Segundo, no hay manera de consolidar un aval normativo de la democracia como un procedimiento que tiende a generar resultados equitativos sin crecimiento económico. Branko Milanovic, entre otros economistas, han argumentado que no es posible la reducción significativa de la pobreza sin producir más riqueza. Los esquemas redistributivos, además de encontrar cada vez más resistencia social, por sí solos son insuficientes. Sin embargo, la dirigencia política en todo el espectro ideológico sigue sin definir propuestas de un modelo de desarrollo claro y sustentable.
Tercero, la legitimidad instrumental de la democracia presupone también una cultura política que favorezca la construcción de un bien común colectivo. Si la defensa de la democracia consiste en la promesa de sus resultados, sus instituciones deben ser capaces de promover la justicia y el bien común. No obstante, la persistencia de la pobreza y la desigualdad han desgarrado el tejido social dejando en su lugar una fragmentación de intereses contrapuestos y en conflicto. Las experiencias de vida (y de muerte) han pasado a ser tan disímiles e insulares en la escala social que dificulta encontrar el norte valorativo que nos defina colectivamente como sociedad. Cada vez más somos una sociedad-archipiélago de enclaves socio-económicos heterogéneos y enajenados entre sí. La actual imposibilidad de consensuar un bien común hace imposible, al mismo tiempo, consensuar qué resultados del procedimiento democrático consideraríamos justos.

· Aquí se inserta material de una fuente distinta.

Context: an optimization exercise on an open-source flow, tuned for small area, a short achievable clock period and few clock cycles. The choices shown serve that exercise and are no tape-out recipe. In this exercise RTL edits were held to simulation tests only and were not proved equivalent to the original.

==> inputs of indigo <==
==> flow/design.v (excerpt) <==
module pscb_encoder (
    input  wire        clk,
    input  wire        rst,
    input  wire        in_valid,
    output wire        in_ready,
    input  wire [15:0] in_data,
    input  wire        in_last,
    output wire        out_valid,
    input  wire        out_ready,
    output wire [7:0]  out_data,
    output wire        out_last
);
    localparam CAP = 40;
    localparam P_IDLE = 5'd0;
    localparam P_TAG  = 5'd1;
    localparam P_RAW  = 5'd2;
    localparam P_A    = 5'd3;
    localparam P_W    = 5'd4;
    localparam P_SB   = 5'd5;
    localparam P_SIG  = 5'd6;
    localparam P_O    = 5'd7;
    localparam P_17   = 5'd8;
    localparam P_OB   = 5'd9;
    localparam P_OUT  = 5'd10;
    localparam P_N    = 5'd11;
    localparam P_FL   = 5'd12;
    localparam P_S    = 5'd13;
    localparam P_SEGS = 5'd14;
    localparam P_SEGL = 5'd15;
    localparam P_FIN  = 5'd16;
    localparam P_OUTB = 5'd17;
    localparam K_OBF  = 4'd0;     
    localparam K_A    = 4'd1;
    localparam K_W    = 4'd2;
    localparam K_SB   = 4'd3;
    localparam K_SIG  = 4'd4;
    localparam K_PAD  = 4'd5;
    localparam K_O    = 4'd6;
    localparam K_17   = 4'd7;
    localparam K_OB   = 4'd8;
    localparam K_OUT  = 4'd9;
    localparam K_N    = 4'd10;
    localparam K_FL   = 4'd11;
    localparam K_S    = 4'd12;
    localparam K_SEG  = 4'd13;
    localparam K_RAW  = 4'd14;
    localparam K_SEGL = 4'd15;
    integer k, p;
    reg [64*17-1:0] ring;
    reg        wr;            
    reg [15:0] ir;
    reg        ir_small;
    reg [5:0]  ir_idx;
    reg [5:0]  pos0;          
    wire clr = wr && (ir_idx == 6'd0);
    integer q;
    always @(posedge clk) begin
  ...
Settings: LEC_CHECK=0, CAP_MARGIN=20, CORE_MARGIN=2, CORE_UTILIZATION=50, PLACE_DENSITY=0.65, SETUP_SLACK_MARGIN=5, SLEW_MARGIN=20; clock period 12.0 ns.
standard.sh (not shown) runs the stock make flow with config.mk's settings and CLKGATE_MAP_FILE= SYNTH_SCRIPT=/design/flow/synth_recipe.tcl, a recipe that flattens the netlist after the stock synthesis.
==> flow/flow/run.sh <==
#!/bin/bash
set -euo pipefail
bash standard.sh SETUP_SLACK_MARGIN=8 finish > standard.log 2>&1
==> fjord (differences from indigo) <==
--- a/flow/design.v
+++ b/flow/design.v
@@ -157,14 +157,15 @@
     reg [3:0]  pa;
     reg [15:0] sr [0:3];
     reg  [3:0]  dvn;          
     reg  [16:0] ldd [0:3];    
     reg [15:0] th [0:3];
     reg [6:0]  C [1:16];
     reg [6:0]  Acnt;
+    reg [3:0]  lac_r, lst_r;   
     reg [5:0]  Scnt;
     reg [1:0]  wi;
     reg        con;           
     reg        awld;          
     reg [6:0]  cm_r [0:3];
     reg [1:0]  wi_r, wi_r2;   
     reg        aw_r;
@@ -556,14 +557,16 @@
                 xv[k] <= ({k[2:0], 4'd0} < nin);
                 pv[k] <= 16'd0;
             end
             hp    <= 4'd0;
             pa    <= 4'd0;
             Acnt  <= 7'd0;
             Scnt  <= 6'd0;
+            lac_r <= 4'd0;
+            lst_r <= 4'd0;
             bestg <= 11'd0;
             w     <= 5'd1;
         end else if (an_on) begin
             at    <= at + 5'd1;
             l1on  <= (at <= 5'd15);
             fixon <= (at == 5'd16);
             con   <= (at >= 5'd20) && (at <= 5'd23);
@@ -578,21 +581,23 @@
                     pa[k] <= lact[k];
                     if (lact[k]) begin
                         pv[k] <= xa[k];
                         hp[k] <= 1'b1;
                         if (k != 0 && !hp[k]) fa[k] <= xa[k];
                     end
                 end
-                Acnt <= Acnt + {4'd0, pop4(lact)};
-                Scnt <= Scnt + {3'd0, pop4(lact & ~pa)};
-            end
-            if (fixon) begin
-                Scnt <= Scnt - {4'd0, pop4({1'b0, sr[2][15] & sr[3][0], sr[1][15] & sr[2][0],
-                                            sr[0][15] & sr[1][0]})};
             end
+            lac_r <= l1on ? lact : 4'd0;
+            lst_r <= l1on ? (lact & ~pa) : 4'd0;
+            Acnt  <= Acnt + {4'd0, pop4(lac_r)};
+            if (fixon)
+                Scnt <= Scnt + {3'd0, pop4(lst_r)} -
+                        {4'd0, pop4({1'b0, sr[2][15] & sr[3][0], sr[1][15] & sr[2][0], sr[0][15] & sr[1][0]})};
+            else
+                Scnt <= Scnt + {3'd0, pop4(lst_r)};
             if (con) begin
                 bestg <= cg;
                 w     <= cw;
             end
             if (awld)
                 O <= Acnt - C[w];
             if (at == 5'd26) begin
==> flow/flow/run.sh (replaced) <==
#!/bin/bash
set -euo pipefail
bash standard.sh SETUP_SLACK_MARGIN=7.6 finish > standard.log 2>&1
==> flow/config.mk (replaced) <==
export PLATFORM = sky130hd
export DESIGN_NAME = pscb_encoder
export DESIGN_NICKNAME = pscb_encoder
export VERILOG_FILES = /design/flow/design.v
export SDC_FILE = /design/flow/constraint.sdc
export NUM_CORES = 4
export LEC_CHECK = 0
export CAP_MARGIN = 20
export CORE_MARGIN = 2
export CORE_UTILIZATION = 58
export PLACE_DENSITY = 0.72
export SETUP_SLACK_MARGIN = 5
export SLEW_MARGIN = 20
==> cedar (differences from indigo) <==
--- a/flow/design.v
+++ b/flow/design.v
@@ -157,14 +157,15 @@
     reg [3:0]  pa;
     reg [15:0] sr [0:3];
     reg  [3:0]  dvn;          
     reg  [16:0] ldd [0:3];    
     reg [15:0] th [0:3];
     reg [6:0]  C [1:16];
     reg [6:0]  Acnt;
+    reg [3:0]  lac_r, lst_r;   
     reg [5:0]  Scnt;
     reg [1:0]  wi;
     reg        con;           
     reg        awld;          
     reg [6:0]  cm_r [0:3];
     reg [1:0]  wi_r, wi_r2;   
     reg        aw_r;
@@ -556,14 +557,16 @@
                 xv[k] <= ({k[2:0], 4'd0} < nin);
                 pv[k] <= 16'd0;
             end
             hp    <= 4'd0;
             pa    <= 4'd0;
             Acnt  <= 7'd0;
             Scnt  <= 6'd0;
+            lac_r <= 4'd0;
+            lst_r <= 4'd0;
             bestg <= 11'd0;
             w     <= 5'd1;
         end else if (an_on) begin
             at    <= at + 5'd1;
             l1on  <= (at <= 5'd15);
             fixon <= (at == 5'd16);
             con   <= (at >= 5'd20) && (at <= 5'd23);
@@ -578,21 +581,23 @@
                     pa[k] <= lact[k];
                     if (lact[k]) begin
                         pv[k] <= xa[k];
                         hp[k] <= 1'b1;
                         if (k != 0 && !hp[k]) fa[k] <= xa[k];
                     end
                 end
-                Acnt <= Acnt + {4'd0, pop4(lact)};
-                Scnt <= Scnt + {3'd0, pop4(lact & ~pa)};
-            end
-            if (fixon) begin
-                Scnt <= Scnt - {4'd0, pop4({1'b0, sr[2][15] & sr[3][0], sr[1][15] & sr[2][0],
-                                            sr[0][15] & sr[1][0]})};
             end
+            lac_r <= l1on ? lact : 4'd0;
+            lst_r <= l1on ? (lact & ~pa) : 4'd0;
+            Acnt  <= Acnt + {4'd0, pop4(lac_r)};
+            if (fixon)
+                Scnt <= Scnt + {3'd0, pop4(lst_r)} -
+                        {4'd0, pop4({1'b0, sr[2][15] & sr[3][0], sr[1][15] & sr[2][0], sr[0][15] & sr[1][0]})};
+            else
+                Scnt <= Scnt + {3'd0, pop4(lst_r)};
             if (con) begin
                 bestg <= cg;
                 w     <= cw;
             end
             if (awld)
                 O <= Acnt - C[w];
             if (at == 5'd26) begin
==> flow/flow/run.sh (replaced) <==
#!/bin/bash
set -euo pipefail
bash standard.sh SETUP_SLACK_MARGIN=7.6 finish > standard.log 2>&1
==> comparison table <==
| metric | cedar | fjord | indigo |
|---|---|---|---|
| Outcome | complete, no violations | complete, no violations | complete, no violations |
| Simple-gate share of the synthesized area | 13.1% | 13.1% | 12.6% |
| Count of flip-flops with a built-in enable after synthesis | 669 | 669 | 661 |
| Footprint of the flip-flops and latches | 49200 sq um | 49200 sq um | 49000 sq um |
| Die boundary width | 456 um | 423 um | 454 um |
| Hold slack final | 326 ps | 326 ps | 329 ps |
| Floorplan die area | 208000 sq um | 179000 sq um | 206000 sq um |
| Cell Count Post-Placement | 12200 | 11800 | 12100 |
| Number of global-route vias before repair | 77300 | 78000 | 78100 |
| Endpoint of the most critical register-to-register path | r2_d[12] | r1_x[2] | Acnt[6] |
| Number of tapcells | 2672 | 2325 | 2672 |
| Post-synthesis share of cell area spent on xor and xnor gates | 6.44% | 6.44% | 6.54% |
| Clock latency reported for the late side of the worst-skew pair | 910 ps | 900 ps | 900 ps |
| Post-CTS Setup Bufs | 15 | 24 | 197 |
| Fraction of cell area in non-clock buffers | 2.26% | 2.32% | 4.17% |
| Layout cell share with drive strength beyond 1 | 10.4% | 10.7% | 15.6% |
| Worst endpoint data arrival time | 5090 ps | 5050 ps | 4940 ps |
| Cell count of the worst reg-to-reg path | 16 | 12 | 13 |
| Iteration-0 DRC count of the detailed router | 9262 | 10800 | 10900 |
Testbench counts of indigo, summed over its fixed seeds: cycles 23,279.
Testbench counts of fjord, summed over its fixed seeds: cycles 23,279.
Testbench counts of cedar, summed over its fixed seeds: cycles 23,279.

[port drivers added, routing unchanged]
The flow's constraints put no driver on any port. The routed layouts listed below were extracted and timed again, unchanged, in two steps. Step 1 assumes that a clkbuf_16 drives the clock port and a buf_2 every other input. Step 2 moves the port delays by t, midway between the first and last clock arrival at a register: inputs arrive t later, outputs are due t later. That takes back most of the time a late clock gives input paths. a / b / c = ideal ports / drivers / drivers and shift; a / b = the first two.
run | t (ns) | slack for setup (ns) | latest minus earliest clock arrival (ns) | worst data-port slew with drivers (ns) | cell pins on the clock port's net
indigo | 0.969 | 7.677 / 7.677 / 7.184 | 0.058 / 0.058 | 0.04 | 1
fjord | 0.964 | 7.605 / 7.605 / 6.913 | 0.070 / 0.071 | 0.05 | 1
cedar | 0.972 | 7.498 / 7.498 / 6.955 | 0.080 / 0.080 | 0.04 | 1
After both steps every run listed still meets setup and hold. For fjord, which loses most, drivers alone change the setup slack by 0.000 ns; drivers and shift together by -0.692 ns.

Finalmente, la democracia argentina, cobijando estos niveles de pobreza, tampoco pase el test de su valor intrínseco ya que no permite que todos los ciudadanos gocen de chances semejantes en determinar los resultados colectivos. Varios de los efectos adversos para la democracia asociados a la desigualdad—por ejemplo, la disparidad en la representación política por la influencia asimétrica en el proceso de toma de decisiones—se aplican también al problema de la pobreza estructural que hace imposible someter las decisiones políticas a un procedimiento de decisión colectiva en el que cada persona posea igual probabilidad de hacer oír sus demandas.
El movimiento de trabajadores—desocupados y ocupados por debajo de la línea de pobreza—no se reduce al acampe reciente en la 9 de julio. Los debates legítimos acerca de los cortes no deberían empañar el rol que cumplen muchas de las organizaciones de trabajadores en revertir el déficit democrático desde su fundamento intrínseco. El fenómeno atípico que sucede en la Argentina de la pobreza movilizada es también una lucha por la auto-representación, buscando una voz equiparable en la incidencia de los resultados, ante una dirigencia inmovilizada. La democracia argentina es hoy, pues, una paradoja. Aquellos que son expulsados a los márgenes y despojados del poder efectivo para implementar el cambio social son, en parte, los que sostienen la democracia. Paradójicamente, son esos pobres—los mismos que por su existencia ponen en riesgo el ideal igualitario democrático—los que al aferrarse al sistema contribuyen a impedir una regresión democrática.